Depth-discrete eco-genomics of Lake Tanganyika reveals roles of diverse microbes, including candidate phyla, in tropical freshwater nutrient cycling

Abstract Lake Tanganyika, the largest tropical freshwater lake and the second largest by volume on Earth is characterized by strong oxygen and redox gradients. In spite of the majority of its water column being anoxic, Tanganyika hosts some of the most diverse and prolific fisheries and ecosystems on Earth. Yet, little is known about microorganisms inhabiting this lake, and their impacts on biogeochemistry and nutrient cycling underlying ecosystem structure and productivity.
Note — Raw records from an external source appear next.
`src/hw/alu_ops_pkg.sv`:
```
package alu_ops_pkg;

  // ************************************************************
  // Opcode encodings (upper byte patterns, upper six-bit patterns for the file adds)
  // ************************************************************
  localparam logic [7:0] OP_ADD_IMM = 8'h0F;
  localparam logic [7:0] OP_AND_IMM = 8'h0B;
  localparam logic [5:0] OP_ADD_FILE = 6'h09;
  localparam logic [5:0] OP_ADD_CARRY = 6'h08;

  // ************************************************************
  // Instruction word fields
  // ************************************************************
  localparam int HI_MSB = 15;
  localparam int HI_LSB = 8;
  localparam int OP6_LSB = 10;
  localparam int DEST_BIT = 9;
  localparam int BANK_BIT = 8;
  localparam int LIT_MSB = 7;

  // ************************************************************
  // Status flag positions and addressing constants
  // ************************************************************
  localparam int FLAG_C = 0;
  localparam int FLAG_DC = 1;
  localparam int FLAG_Z = 2;
  localparam int FLAG_OV = 3;
  localparam int FLAG_N = 4;
  localparam logic [7:0] INDEXED_LIMIT = 8'h5F;
  localparam logic [7:0] ACCESS_SPLIT = 8'h60;
  localparam logic [3:0] ACCESS_HIGH_BANK = 4'hF;
  localparam logic [3:0] ACCESS_LOW_BANK = 4'h0;
  localparam logic [7:0] ACC_RESET = 8'h00;
  localparam logic [4:0] STATUS_RESET = 5'h00;

  typedef enum logic [1:0] {
    PH_DECODE = 2'b00,
    PH_READ = 2'b01,
    PH_PROCESS = 2'b10,
    PH_WRITE = 2'b11
  } phase_type;

  typedef enum logic [2:0] {
    OPK_NONE = 3'b000,
    OPK_ADD_IMM = 3'b001,
    OPK_ADD_FILE = 3'b010,
    OPK_ADD_CARRY = 3'b011,
    OPK_AND_IMM = 3'b100
  } opkind_type;

endpackage : alu_ops_pkg

```
`src/hw/alu_ops.sv`:
```
`timescale 1ns/1ns
module alu_ops
  import alu_ops_pkg::*;
(
  // Clock, reset, enable
  input wire logic clk_sys,
  input wire logic rst_b,
  input wire logic clk_en,
  // Instruction from decode
  input wire logic instr_valid,
  input wire logic [15:0] instr_word,
  input wire logic ext_set_enable,
  input wire logic [3:0] bank_select_register,
  input wire logic [11:0] index_base,
  // Data memory
  output logic [11:0] mem_addr,
  input wire logic [7:0] mem_rdata,
  output logic [7:0] mem_wdata,
  output logic mem_we,
  // State seen by the core
  output logic [7:0] acc_out,
  output logic [4:0] status_out,
  output logic [1:0] phase_out,
  output logic busy,
  output logic done
);
  import alu_ops_pkg::*;

  // ************************************************************
  // Reset release
  // ************************************************************
  logic rst_s1_reg;
  logic rst_s2_reg;
  always_ff @(posedge clk_sys or negedge rst_b) begin
    if (!rst_b) begin
      rst_s1_reg <= 1'b0;
      rst_s2_reg <= 1'b0;
    end else begin
      rst_s1_reg <= 1'b1;
      rst_s2_reg <= rst_s1_reg;
    end
  end
  wire logic rst_n_int = rst_s2_reg;

  // ************************************************************
  // Decode
  // ************************************************************
  opkind_type kind_next;
  always_comb begin
    kind_next = OPK_NONE;
    if (instr_word[HI_MSB:HI_LSB] == OP_ADD_IMM) begin
      kind_next = OPK_ADD_IMM;
    end else if (instr_word[HI_MSB:HI_LSB] == OP_AND_IMM) begin
      kind_next = OPK_AND_IMM;
    end else if (instr_word[HI_MSB:OP6_LSB] == OP_ADD_FILE) begin
      kind_next = OPK_ADD_FILE;
    end else if (instr_word[HI_MSB:OP6_LSB] == OP_ADD_CARRY) begin
      kind_next = OPK_ADD_CARRY;
    end
  end

  phase_type phase_reg;
  opkind_type kind_reg;
  logic dest_reg;
  logic [7:0] lit_reg;
  logic [11:0] addr_reg;
  logic [7:0] operand_reg;
  logic [7:0] result_reg;
  logic [4:0] flags_res_reg;
  logic [7:0] acc_reg;
  logic [4:0] status_reg;
  logic done_reg;

  // Effective address of the file operand
  logic [11:0] addr_next;
  always_comb begin
    addr_next = {bank_select_register, instr_word[LIT_MSB:0]};
    if (!instr_word[BANK_BIT]) begin
      if (ext_set_enable && instr_word[LIT_MSB:0] <= INDEXED_LIMIT) begin
        addr_next = index_base + {4'h0, instr_word[LIT_MSB:0]};
      end else if (instr_word[LIT_MSB:0] >= ACCESS_SPLIT) begin
        addr_next = {ACCESS_HIGH_BANK, instr_word[LIT_MSB:0]};
      end else begin
        addr_next = {ACCESS_LOW_BANK, instr_word[LIT_MSB:0]};
      end
    end
  end

  // ************************************************************
  // Phase sequencer: decode, read, process, write
  // ************************************************************
  always_ff @(posedge clk_sys or negedge rst_n_int) begin
    if (!rst_n_int) begin
      phase_reg <= PH_DECODE;
    end else if (clk_en) begin
      case (phase_reg)
        PH_DECODE: begin
          if (instr_valid && kind_next != OPK_NONE) begin
            phase_reg <= PH_READ;
          end
        end
        PH_READ: phase_reg <= PH_PROCESS;
        PH_PROCESS: phase_reg <= PH_WRITE;
        PH_WRITE: phase_reg <= PH_DECODE;
        default: phase_reg <= PH_DECODE;
      endcase
    end
  end

  always_ff @(posedge clk_sys or negedge rst_n_int) begin
    if (!rst_n_int) begin
      kind_reg <= OPK_NONE;
      dest_reg <= 1'b0;
      lit_reg <= 8'h00;
      addr_reg <= 12'h000;
    end else if (clk_en && phase_reg == PH_DECODE && instr_valid && kind_next != OPK_NONE) begin
      kind_reg <= kind_next;
      dest_reg <= instr_word[DEST_BIT];
      lit_reg <= instr_word[LIT_MSB:0];
      addr_reg <= addr_next;
    end
  end

  // Operand read: immediate or data memory byte
  always_ff @(posedge clk_sys or negedge rst_n_int) begin
    if (!rst_n_int) begin
      operand_reg <= 8'h00;
    end else if (clk_en && phase_reg == PH_READ) begin
      if (kind_reg == OPK_ADD_FILE || kind_reg == OPK_ADD_CARRY) begin
        operand_reg <= mem_rdata;
      end else begin
        operand_reg <= lit_reg;
      end
    end
  end

  // ************************************************************
  // Arithmetic
  // ************************************************************
  logic cin;
  logic [8:0] sum9;
  logic [4:0] low5;
  logic [7:0] res;
  logic [4:0] fl;
  always_comb begin
    cin = (kind_reg == OPK_ADD_CARRY) ? status_reg[FLAG_C] : 1'b0;
    sum9 = {1'b0, acc_reg} + {1'b0, operand_reg} + {8'h00, cin};
    low5 = {1'b0, acc_reg[3:0]} + {1'b0, operand_reg[3:0]} + {4'h0, cin};
    fl = status_reg;
    res = sum9[7:0];
    if (kind_reg == OPK_AND_IMM) begin
      res = acc_reg & operand_reg;
      fl[FLAG_Z] = (res == 8'h00);
      fl[FLAG_N] = res[7];
    end else begin
      fl[FLAG_C] = sum9[8];
      fl[FLAG_DC] = low5[4];
      fl[FLAG_Z] = (res == 8'h00);
      fl[FLAG_N] = res[7];
      fl[FLAG_OV] = (acc_reg[7] == operand_reg[7]) && (res[7] != acc_reg[7]);
    end
  end

  always_ff @(posedge clk_sys or negedge rst_n_int) begin
    if (!rst_n_int) begin
      result_reg <= 8'h00;
      flags_res_reg <= STATUS_RESET;
    end else if (clk_en && phase_reg == PH_PROCESS) begin
      result_reg <= res;
      flags_res_reg <= fl;
    end
  end

  // ************************************************************
  // Write to destination
  // ************************************************************
  wire logic to_file = (kind_reg == OPK_ADD_FILE || kind_reg == OPK_ADD_CARRY) && dest_reg;

  always_ff @(posedge clk_sys or negedge rst_n_int) begin
    if (!rst_n_int) begin
      acc_reg <= ACC_RESET;
      status_reg <= STATUS_RESET;
      done_reg <= 1'b0;
    end else if (clk_en) begin
      done_reg <= (phase_reg == PH_WRITE);
      if (phase_reg == PH_WRITE) begin
        status_reg <= flags_res_reg;
        if (!to_file) begin
          acc_reg <= result_reg;
        end
      end
    end
  end

  assign mem_addr = addr_reg;
  assign mem_wdata = result_reg;
  assign mem_we = clk_en && phase_reg == PH_WRITE && to_file;
  assign acc_out = acc_reg;
  assign status_out = status_reg;
  assign phase_out = phase_reg;
  assign busy = (phase_reg != PH_DECODE);
  assign done = done_reg;
endmodule : alu_ops

```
Here, we apply depth-discrete metagenomics, single-cell genomics, and environmental analyses to reconstruct and characterize 3996 microbial genomes representing 802 non-redundant organisms from 81 bacterial and archaeal phyla, including two novel bacterial candidate phyla, Tanganyikabacteria and Ziwabacteria. We found sharp contrasts in community composition and metabolism between the oxygenated mixed upper layer compared to deep anoxic waters, with core freshwater taxa in the former, and Archaea and uncultured Candidate Phyla in the latter. Microbially-driven nitrogen cycling increased in the anoxic zone, highlighting microbial contribution to the productive surface layers, via production of upwelled nutrients, and greenhouse gases such as nitrous oxide. Overall, we provide a window into how oxygen gradients shape microbial community metabolism in widespread anoxic tropical freshwaters, and advocate for the importance of anoxic freshwater habitats in the context of global biogeochemical cycles and nutrient cycling.